Items from a dataset
-.-.-

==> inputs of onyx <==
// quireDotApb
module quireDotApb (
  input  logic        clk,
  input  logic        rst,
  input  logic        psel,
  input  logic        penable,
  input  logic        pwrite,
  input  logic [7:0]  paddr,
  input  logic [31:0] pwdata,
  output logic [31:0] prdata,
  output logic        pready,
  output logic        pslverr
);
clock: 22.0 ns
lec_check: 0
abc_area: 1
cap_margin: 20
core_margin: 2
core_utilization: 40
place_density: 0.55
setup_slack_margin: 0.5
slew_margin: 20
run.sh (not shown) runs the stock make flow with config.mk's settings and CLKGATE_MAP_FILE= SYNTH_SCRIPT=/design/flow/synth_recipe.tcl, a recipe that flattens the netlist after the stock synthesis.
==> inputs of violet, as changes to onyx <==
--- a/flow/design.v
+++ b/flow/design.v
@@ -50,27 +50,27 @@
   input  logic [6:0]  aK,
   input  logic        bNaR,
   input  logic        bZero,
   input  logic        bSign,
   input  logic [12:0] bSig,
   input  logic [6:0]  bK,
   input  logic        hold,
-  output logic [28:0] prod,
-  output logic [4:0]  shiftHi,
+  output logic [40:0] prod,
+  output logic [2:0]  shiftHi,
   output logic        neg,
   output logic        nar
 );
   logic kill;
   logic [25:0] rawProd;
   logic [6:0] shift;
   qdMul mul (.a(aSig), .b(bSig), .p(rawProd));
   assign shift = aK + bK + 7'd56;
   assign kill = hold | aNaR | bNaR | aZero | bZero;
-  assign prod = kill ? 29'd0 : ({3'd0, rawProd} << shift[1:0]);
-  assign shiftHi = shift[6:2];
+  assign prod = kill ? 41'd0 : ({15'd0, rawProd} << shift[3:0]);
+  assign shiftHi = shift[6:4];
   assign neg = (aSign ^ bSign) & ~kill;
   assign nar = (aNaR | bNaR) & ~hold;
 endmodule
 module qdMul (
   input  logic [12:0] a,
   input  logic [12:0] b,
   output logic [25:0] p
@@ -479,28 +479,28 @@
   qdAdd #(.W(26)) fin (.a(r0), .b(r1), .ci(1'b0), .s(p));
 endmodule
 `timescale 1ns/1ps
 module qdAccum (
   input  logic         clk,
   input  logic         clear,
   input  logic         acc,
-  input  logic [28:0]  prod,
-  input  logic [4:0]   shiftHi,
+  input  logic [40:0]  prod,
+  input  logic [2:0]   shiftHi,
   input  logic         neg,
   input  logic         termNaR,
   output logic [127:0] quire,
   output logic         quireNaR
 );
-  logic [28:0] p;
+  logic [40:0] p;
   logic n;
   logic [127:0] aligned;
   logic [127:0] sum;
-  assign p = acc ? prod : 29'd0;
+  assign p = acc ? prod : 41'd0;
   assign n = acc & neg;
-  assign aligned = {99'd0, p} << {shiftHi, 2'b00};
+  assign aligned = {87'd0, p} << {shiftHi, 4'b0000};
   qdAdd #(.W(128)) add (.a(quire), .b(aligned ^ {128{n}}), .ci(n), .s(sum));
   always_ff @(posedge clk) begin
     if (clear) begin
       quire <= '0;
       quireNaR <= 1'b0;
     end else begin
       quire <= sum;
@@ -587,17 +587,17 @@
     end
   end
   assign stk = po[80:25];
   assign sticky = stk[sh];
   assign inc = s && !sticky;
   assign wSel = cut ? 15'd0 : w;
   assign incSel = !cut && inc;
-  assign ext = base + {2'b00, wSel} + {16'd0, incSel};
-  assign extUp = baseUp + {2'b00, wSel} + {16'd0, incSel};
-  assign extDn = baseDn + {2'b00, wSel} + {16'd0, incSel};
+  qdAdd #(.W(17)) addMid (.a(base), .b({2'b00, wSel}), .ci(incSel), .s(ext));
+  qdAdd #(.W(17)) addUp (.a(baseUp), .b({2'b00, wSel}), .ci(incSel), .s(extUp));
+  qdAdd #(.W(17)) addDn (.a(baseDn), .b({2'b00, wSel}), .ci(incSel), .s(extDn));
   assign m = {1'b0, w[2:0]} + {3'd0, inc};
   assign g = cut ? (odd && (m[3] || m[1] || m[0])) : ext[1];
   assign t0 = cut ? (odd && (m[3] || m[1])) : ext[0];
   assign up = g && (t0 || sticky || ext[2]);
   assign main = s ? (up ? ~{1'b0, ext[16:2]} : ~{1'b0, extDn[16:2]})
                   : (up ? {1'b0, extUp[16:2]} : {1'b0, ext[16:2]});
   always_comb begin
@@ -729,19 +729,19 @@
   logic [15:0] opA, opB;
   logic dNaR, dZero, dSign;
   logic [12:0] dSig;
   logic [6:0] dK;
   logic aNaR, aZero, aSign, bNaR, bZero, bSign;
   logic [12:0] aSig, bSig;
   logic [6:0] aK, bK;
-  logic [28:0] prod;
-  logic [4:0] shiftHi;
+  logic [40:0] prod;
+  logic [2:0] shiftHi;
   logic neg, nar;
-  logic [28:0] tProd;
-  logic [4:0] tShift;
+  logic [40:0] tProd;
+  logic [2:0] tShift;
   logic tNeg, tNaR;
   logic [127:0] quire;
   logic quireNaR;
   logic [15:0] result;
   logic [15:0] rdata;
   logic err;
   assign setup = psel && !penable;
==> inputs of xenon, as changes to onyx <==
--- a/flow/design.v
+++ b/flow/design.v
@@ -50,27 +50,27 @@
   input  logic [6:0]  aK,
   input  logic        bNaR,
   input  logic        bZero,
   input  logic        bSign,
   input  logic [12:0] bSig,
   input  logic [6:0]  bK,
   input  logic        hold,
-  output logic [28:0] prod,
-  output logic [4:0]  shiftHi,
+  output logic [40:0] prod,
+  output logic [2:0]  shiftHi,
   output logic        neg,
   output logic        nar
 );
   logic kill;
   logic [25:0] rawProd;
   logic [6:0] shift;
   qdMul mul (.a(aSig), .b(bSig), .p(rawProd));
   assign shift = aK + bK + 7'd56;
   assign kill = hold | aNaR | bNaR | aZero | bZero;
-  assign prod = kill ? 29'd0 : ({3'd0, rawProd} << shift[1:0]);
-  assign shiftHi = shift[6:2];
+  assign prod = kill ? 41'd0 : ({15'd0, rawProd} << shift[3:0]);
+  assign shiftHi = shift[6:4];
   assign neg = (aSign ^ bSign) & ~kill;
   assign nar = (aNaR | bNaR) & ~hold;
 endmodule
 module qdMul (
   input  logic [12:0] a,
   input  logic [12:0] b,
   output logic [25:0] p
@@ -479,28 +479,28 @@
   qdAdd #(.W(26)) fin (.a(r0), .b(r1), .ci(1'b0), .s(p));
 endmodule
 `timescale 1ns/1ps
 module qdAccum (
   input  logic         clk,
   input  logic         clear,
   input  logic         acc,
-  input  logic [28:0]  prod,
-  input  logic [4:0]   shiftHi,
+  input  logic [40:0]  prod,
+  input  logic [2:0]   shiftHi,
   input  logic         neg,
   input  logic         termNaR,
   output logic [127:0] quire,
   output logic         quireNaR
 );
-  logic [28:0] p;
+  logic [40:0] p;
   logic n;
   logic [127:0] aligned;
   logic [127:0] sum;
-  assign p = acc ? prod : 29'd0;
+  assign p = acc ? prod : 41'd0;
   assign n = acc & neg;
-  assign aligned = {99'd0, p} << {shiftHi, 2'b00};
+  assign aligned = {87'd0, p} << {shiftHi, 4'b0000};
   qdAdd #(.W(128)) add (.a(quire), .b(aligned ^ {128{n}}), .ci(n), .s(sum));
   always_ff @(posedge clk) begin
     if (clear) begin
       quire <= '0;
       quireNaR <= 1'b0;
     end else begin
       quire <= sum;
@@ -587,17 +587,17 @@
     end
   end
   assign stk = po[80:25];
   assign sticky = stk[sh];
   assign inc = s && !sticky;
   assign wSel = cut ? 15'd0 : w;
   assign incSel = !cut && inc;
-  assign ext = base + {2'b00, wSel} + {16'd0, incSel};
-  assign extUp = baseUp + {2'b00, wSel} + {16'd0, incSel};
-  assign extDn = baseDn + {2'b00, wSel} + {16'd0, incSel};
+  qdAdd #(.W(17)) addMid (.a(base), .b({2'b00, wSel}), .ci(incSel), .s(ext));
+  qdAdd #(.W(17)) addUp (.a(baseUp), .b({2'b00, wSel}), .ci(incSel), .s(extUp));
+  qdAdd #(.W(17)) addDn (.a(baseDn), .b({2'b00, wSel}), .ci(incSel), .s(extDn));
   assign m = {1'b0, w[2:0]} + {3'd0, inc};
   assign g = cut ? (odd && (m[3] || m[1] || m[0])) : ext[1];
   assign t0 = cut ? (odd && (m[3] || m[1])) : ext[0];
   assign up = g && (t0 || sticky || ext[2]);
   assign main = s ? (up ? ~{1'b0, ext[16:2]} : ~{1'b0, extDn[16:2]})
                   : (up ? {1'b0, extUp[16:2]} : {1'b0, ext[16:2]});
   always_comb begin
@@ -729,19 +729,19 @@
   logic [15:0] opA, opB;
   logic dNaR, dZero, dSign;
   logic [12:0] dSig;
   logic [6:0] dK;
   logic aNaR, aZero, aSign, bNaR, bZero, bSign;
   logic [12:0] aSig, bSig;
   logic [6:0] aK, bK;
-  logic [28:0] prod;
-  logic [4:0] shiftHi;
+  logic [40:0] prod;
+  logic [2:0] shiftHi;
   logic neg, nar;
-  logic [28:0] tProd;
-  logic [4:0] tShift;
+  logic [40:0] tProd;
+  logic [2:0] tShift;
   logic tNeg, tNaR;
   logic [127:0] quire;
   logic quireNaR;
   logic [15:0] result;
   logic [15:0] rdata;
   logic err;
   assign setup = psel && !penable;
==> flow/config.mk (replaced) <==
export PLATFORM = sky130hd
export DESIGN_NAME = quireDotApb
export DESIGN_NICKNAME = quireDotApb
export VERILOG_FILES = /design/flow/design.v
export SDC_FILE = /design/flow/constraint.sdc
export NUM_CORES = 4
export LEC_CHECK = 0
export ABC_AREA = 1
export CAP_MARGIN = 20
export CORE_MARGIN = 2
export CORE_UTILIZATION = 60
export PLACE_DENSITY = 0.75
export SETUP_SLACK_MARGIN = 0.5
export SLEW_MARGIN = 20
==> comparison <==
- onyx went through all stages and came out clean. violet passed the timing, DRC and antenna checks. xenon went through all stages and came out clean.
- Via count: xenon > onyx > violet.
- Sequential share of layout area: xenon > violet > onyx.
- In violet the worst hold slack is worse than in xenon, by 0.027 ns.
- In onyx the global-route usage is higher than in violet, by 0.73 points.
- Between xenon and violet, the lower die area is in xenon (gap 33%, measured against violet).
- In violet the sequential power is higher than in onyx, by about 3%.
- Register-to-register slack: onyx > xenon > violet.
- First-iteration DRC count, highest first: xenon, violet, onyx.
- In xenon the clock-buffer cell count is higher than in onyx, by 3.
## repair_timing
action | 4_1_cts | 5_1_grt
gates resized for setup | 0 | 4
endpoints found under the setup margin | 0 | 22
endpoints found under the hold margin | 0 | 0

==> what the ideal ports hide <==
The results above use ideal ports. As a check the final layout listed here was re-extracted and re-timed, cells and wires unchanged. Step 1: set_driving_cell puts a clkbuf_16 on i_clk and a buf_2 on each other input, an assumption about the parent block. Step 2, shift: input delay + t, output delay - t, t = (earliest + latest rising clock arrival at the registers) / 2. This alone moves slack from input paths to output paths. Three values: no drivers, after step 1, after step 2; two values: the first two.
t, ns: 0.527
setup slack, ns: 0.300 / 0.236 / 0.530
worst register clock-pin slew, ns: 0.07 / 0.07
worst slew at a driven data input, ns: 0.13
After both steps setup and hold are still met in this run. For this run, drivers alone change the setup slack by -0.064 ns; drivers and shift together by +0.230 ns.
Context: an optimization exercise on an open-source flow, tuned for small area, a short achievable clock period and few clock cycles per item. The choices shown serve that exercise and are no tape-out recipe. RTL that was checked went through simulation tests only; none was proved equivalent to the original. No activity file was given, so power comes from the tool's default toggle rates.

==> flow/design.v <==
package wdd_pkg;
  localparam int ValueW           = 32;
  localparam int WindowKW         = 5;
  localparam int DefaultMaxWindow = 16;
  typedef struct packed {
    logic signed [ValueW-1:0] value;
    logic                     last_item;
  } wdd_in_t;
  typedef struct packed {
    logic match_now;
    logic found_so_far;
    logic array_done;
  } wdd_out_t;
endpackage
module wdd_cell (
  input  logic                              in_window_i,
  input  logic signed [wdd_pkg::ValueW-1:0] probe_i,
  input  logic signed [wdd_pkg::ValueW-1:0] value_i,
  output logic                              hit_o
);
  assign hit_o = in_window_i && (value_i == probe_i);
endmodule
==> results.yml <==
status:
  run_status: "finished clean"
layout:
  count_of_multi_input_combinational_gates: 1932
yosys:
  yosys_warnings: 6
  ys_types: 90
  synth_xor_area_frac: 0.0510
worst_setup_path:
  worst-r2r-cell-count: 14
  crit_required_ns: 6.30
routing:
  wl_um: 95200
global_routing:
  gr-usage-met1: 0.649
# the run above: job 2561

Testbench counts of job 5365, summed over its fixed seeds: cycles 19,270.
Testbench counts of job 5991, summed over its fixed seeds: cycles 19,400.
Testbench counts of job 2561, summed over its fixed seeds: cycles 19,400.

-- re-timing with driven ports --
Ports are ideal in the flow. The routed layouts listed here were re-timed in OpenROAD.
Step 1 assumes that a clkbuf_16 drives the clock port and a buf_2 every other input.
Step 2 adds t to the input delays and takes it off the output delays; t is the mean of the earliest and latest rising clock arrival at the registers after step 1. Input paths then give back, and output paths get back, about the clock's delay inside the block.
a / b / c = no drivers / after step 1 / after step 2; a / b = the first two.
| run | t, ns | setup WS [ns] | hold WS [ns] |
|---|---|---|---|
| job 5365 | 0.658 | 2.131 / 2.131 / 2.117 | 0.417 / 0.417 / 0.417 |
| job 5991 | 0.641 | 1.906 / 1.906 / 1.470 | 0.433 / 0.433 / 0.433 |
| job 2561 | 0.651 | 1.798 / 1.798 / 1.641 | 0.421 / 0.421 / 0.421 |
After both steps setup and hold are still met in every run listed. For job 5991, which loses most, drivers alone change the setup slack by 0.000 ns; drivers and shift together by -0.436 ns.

-.-.-

## What you need to do
Using the data above, copy each line that contains "registers".

## Output for this task
The results above use ideal ports. As a check the final layout listed here was re-extracted and re-timed, cells and wires unchanged. Step 1: set_driving_cell puts a clkbuf_16 on i_clk and a buf_2 on each other input, an assumption about the parent block. Step 2, shift: input delay + t, output delay - t, t = (earliest + latest rising clock arrival at the registers) / 2. This alone moves slack from input paths to output paths. Three values: no drivers, after step 1, after step 2; two values: the first two.
Step 2 adds t to the input delays and takes it off the output delays; t is the mean of the earliest and latest rising clock arrival at the registers after step 1. Input paths then give back, and output paths get back, about the clock's delay inside the block.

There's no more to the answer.